Exercise details
Search the records for the word "PRESETn" and report each line that has it.

-.-.-

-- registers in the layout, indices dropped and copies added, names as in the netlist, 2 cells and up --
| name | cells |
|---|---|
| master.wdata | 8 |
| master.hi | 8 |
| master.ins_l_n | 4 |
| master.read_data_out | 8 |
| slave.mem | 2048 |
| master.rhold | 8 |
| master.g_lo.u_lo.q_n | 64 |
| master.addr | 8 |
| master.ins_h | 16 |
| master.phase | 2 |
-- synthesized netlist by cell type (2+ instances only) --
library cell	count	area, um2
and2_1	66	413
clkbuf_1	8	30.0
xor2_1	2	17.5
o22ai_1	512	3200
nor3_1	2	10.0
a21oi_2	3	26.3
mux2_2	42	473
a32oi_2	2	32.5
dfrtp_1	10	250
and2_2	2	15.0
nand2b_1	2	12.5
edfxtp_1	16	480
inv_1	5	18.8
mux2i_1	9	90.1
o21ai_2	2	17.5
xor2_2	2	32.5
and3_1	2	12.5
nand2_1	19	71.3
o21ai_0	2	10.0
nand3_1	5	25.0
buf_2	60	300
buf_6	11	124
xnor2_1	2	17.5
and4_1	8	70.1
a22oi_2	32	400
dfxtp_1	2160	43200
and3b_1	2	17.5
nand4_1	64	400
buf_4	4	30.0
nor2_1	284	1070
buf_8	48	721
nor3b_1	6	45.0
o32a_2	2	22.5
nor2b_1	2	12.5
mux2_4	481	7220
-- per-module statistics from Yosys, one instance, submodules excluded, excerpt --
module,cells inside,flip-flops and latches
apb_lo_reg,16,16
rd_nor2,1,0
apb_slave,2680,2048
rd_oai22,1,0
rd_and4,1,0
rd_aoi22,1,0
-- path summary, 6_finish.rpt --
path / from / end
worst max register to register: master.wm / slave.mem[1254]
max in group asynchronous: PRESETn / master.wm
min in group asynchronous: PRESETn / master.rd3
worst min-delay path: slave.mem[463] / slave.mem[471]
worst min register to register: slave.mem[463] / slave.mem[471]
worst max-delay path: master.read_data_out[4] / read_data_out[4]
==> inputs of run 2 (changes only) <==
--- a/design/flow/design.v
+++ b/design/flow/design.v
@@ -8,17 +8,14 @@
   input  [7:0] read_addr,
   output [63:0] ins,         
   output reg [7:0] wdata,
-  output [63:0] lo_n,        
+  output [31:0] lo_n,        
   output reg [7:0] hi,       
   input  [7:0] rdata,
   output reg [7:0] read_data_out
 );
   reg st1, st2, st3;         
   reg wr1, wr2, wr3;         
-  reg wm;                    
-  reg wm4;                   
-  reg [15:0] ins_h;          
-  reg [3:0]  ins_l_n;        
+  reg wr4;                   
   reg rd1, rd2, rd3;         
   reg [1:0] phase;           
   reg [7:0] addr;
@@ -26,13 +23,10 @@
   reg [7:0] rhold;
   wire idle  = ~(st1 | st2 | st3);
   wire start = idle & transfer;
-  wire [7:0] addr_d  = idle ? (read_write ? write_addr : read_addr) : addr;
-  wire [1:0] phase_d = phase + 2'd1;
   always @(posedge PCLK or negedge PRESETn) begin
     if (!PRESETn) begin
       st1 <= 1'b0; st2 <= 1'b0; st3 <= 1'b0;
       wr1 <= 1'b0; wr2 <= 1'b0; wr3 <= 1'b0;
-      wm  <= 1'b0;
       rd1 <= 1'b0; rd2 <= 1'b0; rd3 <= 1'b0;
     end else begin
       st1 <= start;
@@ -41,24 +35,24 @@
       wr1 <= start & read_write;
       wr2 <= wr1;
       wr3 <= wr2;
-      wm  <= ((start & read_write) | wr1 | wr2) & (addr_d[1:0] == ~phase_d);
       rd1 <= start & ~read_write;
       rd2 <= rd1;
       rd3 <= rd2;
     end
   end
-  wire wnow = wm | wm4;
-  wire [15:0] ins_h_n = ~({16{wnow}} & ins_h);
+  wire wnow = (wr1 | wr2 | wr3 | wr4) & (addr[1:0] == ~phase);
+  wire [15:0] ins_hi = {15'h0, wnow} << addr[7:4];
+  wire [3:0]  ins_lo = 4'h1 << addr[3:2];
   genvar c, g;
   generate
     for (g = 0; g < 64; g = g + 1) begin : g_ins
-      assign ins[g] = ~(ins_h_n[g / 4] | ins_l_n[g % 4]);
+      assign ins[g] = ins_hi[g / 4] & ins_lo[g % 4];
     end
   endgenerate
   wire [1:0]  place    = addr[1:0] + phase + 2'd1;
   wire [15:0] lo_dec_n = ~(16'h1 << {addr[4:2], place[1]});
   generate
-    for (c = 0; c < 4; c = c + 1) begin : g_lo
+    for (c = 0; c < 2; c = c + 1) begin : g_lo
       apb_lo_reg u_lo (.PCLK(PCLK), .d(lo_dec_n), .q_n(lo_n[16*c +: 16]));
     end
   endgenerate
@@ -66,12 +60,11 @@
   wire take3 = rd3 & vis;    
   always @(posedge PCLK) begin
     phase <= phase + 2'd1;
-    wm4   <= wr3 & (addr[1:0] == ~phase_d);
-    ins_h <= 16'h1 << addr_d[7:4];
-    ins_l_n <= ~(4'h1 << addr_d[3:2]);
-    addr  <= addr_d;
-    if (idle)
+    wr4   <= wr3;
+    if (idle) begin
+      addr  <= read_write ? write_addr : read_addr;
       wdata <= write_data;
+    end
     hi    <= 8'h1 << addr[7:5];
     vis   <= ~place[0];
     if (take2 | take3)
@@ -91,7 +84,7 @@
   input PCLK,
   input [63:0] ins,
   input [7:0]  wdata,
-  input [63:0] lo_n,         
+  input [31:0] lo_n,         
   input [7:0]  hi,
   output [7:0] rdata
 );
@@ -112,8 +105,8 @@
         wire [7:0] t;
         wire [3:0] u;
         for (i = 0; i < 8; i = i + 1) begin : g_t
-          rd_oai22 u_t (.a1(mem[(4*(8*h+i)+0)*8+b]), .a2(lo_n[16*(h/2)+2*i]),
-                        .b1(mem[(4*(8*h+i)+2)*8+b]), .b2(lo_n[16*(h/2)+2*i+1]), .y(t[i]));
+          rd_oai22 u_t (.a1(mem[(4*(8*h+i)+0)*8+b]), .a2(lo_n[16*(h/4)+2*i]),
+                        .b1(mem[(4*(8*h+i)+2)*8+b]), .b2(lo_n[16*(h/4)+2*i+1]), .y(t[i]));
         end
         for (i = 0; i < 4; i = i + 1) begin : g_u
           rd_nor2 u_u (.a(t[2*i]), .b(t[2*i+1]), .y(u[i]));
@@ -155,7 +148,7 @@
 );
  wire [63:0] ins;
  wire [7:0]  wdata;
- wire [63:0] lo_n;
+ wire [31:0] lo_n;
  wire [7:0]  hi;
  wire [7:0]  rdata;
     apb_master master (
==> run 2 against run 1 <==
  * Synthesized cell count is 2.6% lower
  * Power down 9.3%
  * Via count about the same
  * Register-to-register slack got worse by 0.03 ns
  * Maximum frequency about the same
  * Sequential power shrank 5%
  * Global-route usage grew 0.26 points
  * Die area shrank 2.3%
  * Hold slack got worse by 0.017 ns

-.-.-

Exercise result
max in group asynchronous: PRESETn / master.wm
min in group asynchronous: PRESETn / master.rd3
   always @(posedge PCLK or negedge PRESETn) begin
     if (!PRESETn) begin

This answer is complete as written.